After finding the line with "428 | 564 |" in the entries below, retype exactly each line from there through the line with "inverters | 5.74 |", including that final line.

##########

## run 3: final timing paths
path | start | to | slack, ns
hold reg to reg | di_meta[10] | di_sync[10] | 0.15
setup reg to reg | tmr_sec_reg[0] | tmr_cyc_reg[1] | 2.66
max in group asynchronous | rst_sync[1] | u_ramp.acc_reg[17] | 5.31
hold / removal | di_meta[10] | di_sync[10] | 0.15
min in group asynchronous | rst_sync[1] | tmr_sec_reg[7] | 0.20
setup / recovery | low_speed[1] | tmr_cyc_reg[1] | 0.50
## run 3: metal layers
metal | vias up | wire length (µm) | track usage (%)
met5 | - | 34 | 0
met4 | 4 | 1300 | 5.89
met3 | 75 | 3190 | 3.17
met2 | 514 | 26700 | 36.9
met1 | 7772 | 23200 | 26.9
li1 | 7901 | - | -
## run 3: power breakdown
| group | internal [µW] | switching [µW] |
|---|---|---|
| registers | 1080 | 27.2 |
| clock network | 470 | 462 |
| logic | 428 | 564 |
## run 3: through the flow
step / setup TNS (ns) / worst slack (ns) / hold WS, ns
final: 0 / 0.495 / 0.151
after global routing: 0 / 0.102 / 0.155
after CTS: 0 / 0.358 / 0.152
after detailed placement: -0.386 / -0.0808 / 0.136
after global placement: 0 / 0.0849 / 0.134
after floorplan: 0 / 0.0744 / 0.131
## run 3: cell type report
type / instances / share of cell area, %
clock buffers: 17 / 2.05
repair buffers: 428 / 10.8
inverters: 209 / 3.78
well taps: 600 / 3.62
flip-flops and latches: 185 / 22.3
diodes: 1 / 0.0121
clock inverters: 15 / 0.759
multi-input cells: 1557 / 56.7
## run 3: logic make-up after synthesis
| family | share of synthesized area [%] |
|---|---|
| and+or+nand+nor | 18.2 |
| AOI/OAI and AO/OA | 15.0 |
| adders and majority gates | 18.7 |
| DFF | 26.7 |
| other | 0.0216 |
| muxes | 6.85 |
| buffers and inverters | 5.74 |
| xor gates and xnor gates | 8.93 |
$ cat config.mk
export PLATFORM = sky130hd
export DESIGN_NAME = pll_div9_cfg
export DESIGN_NICKNAME = d
export VERILOG_FILES = /design/src/pll_div9_pkg.sv /design/src/cfg_word_if.sv /design/src/cfg_serial_rx.sv /design/src/pll_div9_cfg.sv
export VERILOG_INCLUDE_DIRS = /design/src
export SDC_FILE = /design/constraint.sdc
export NUM_CORES = 1
export LEC_CHECK = 0
export BUFFER_PORTS_ARGS = -buffer_cell sky130_fd_sc_hd__clkbuf_2
export CORE_MARGIN = 3
export CORE_UTILIZATION = 49
export DETAILED_ROUTE_END_ITERATION = 6
export GPL_TIMING_DRIVEN = 0
export PLACE_DENSITY = 0.87
export SETUP_SLACK_MARGIN = 0.2
export SLEW_MARGIN = 20
export SYNTH_ARGS = -nofsm -noshare
export SYNTH_HDL_FRONTEND = slang
export SYNTH_SLANG_ARGS = --single-unit
$ cat constraint.sdc
create_clock -name sys_clk -period 1.5 [get_ports sys_clk]
set_input_delay 0 -clock sys_clk [delete_from_list [all_inputs] [get_ports sys_clk]]
set_output_delay 0 -clock sys_clk [all_outputs]
set_load 0.005 [all_outputs]
$ cat src/pll_div9_consts.svh
// Purpose: offsets, field positions and reset values of the out9/divider
//          configuration slice
// Assumes: 32-bit serial words, register address in word bits 3..0
// Notes:   definitions only
`ifndef PLL_DIV9_CONSTS_SVH
`define PLL_DIV9_CONSTS_SVH

// register addresses carried in word bits 3..0
`define ADDR_OUT9_CFG    4'h9
`define ADDR_DIV_RATIOS  4'hA
`define ADDR_CLK_MUX     4'hB
`define ADDR_MSB         3

// out9 / aux configuration word fields
`define BIT_AUX_BIAS     23
`define BIT_AUX_DIS      24
`define BIT_HI_SWING     25
`define CFGLOW_X         28
`define CFGLOW_Y         29
`define CFGHIGH_X        30
`define CFGHIGH_Y        31

// divider word fields
`define REF_DIV_LSB      4
`define REF_DIV_MSB      17
`define OSC_DIV_LSB      18
`define OSC_DIV_MSB      31

// clock mux word fields
`define BIT_FB_MUX       24
`define BIT_OUT_MUX      25

// serial framing
`define WORD_BITS        6'h20
`define CNT_MAX          6'h3F

// reset values, overwritten by the nonvolatile copy before use
`define RST_BIT          1'b0
`define RST_STD          2'h0
`define RST_DIV          14'h0000

`endif

$ cat src/pll_div9_pkg.sv
// Purpose: types shared by the serial receiver and the config bank
// Assumes: constants come from pll_div9_consts.svh
// Notes:   output standard codes are the {x,y} field pair
package pll_div9_pkg;

    // out9 signaling standard, code is {x,y}
    typedef enum logic [1:0] {
        STD_LVCMOS = 2'h0,
        STD_LVPECL = 2'h1,
        STD_OFF    = 2'h2,
        STD_LVDS   = 2'h3
    } out9_std_t;

    // bank sequencing, one-hot
    typedef enum logic [1:0] {
        ST_LOAD = 2'b01,
        ST_RUN  = 2'b10
    } cfg_state_t;

    // serial receiver state
    typedef struct packed {
        logic        prev_clk;
        logic        prev_le;
        logic [5:0]  cnt;
        logic [31:0] shift;
        logic        valid;
        logic [31:0] word;
    } rx_state_t;

    // configuration bank state and registered outputs
    typedef struct packed {
        cfg_state_t  st;
        logic        aux_neg_bias_enable;
        logic        aux_buffer_disable;
        logic        out9_high_swing;
        logic [1:0]  out9_std_cfglow;
        logic [1:0]  out9_std_cfghigh;
        logic        feedback_tree_source_select;
        logic        output_source_select;
        logic [13:0] ref_div;
        logic [13:0] osc_div;
        logic        o_aux_buf_en;
        logic        o_aux_bias;
        out9_std_t   o_std;
        logic        o_swing;
        logic        o_tree_aux;
        logic        o_loaded;
    } cfg_state_s_t;

endpackage : pll_div9_pkg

##########

## ANSWER SECTION
| logic | 428 | 564 |
## run 3: through the flow
step / setup TNS (ns) / worst slack (ns) / hold WS, ns
final: 0 / 0.495 / 0.151
after global routing: 0 / 0.102 / 0.155
after CTS: 0 / 0.358 / 0.152
after detailed placement: -0.386 / -0.0808 / 0.136
after global placement: 0 / 0.0849 / 0.134
after floorplan: 0 / 0.0744 / 0.131
## run 3: cell type report
type / instances / share of cell area, %
clock buffers: 17 / 2.05
repair buffers: 428 / 10.8
inverters: 209 / 3.78
well taps: 600 / 3.62
flip-flops and latches: 185 / 22.3
diodes: 1 / 0.0121
clock inverters: 15 / 0.759
multi-input cells: 1557 / 56.7
## run 3: logic make-up after synthesis
| family | share of synthesized area [%] |
|---|---|
| and+or+nand+nor | 18.2 |
| AOI/OAI and AO/OA | 15.0 |
| adders and majority gates | 18.7 |
| DFF | 26.7 |
| other | 0.0216 |
| muxes | 6.85 |
| buffers and inverters | 5.74 |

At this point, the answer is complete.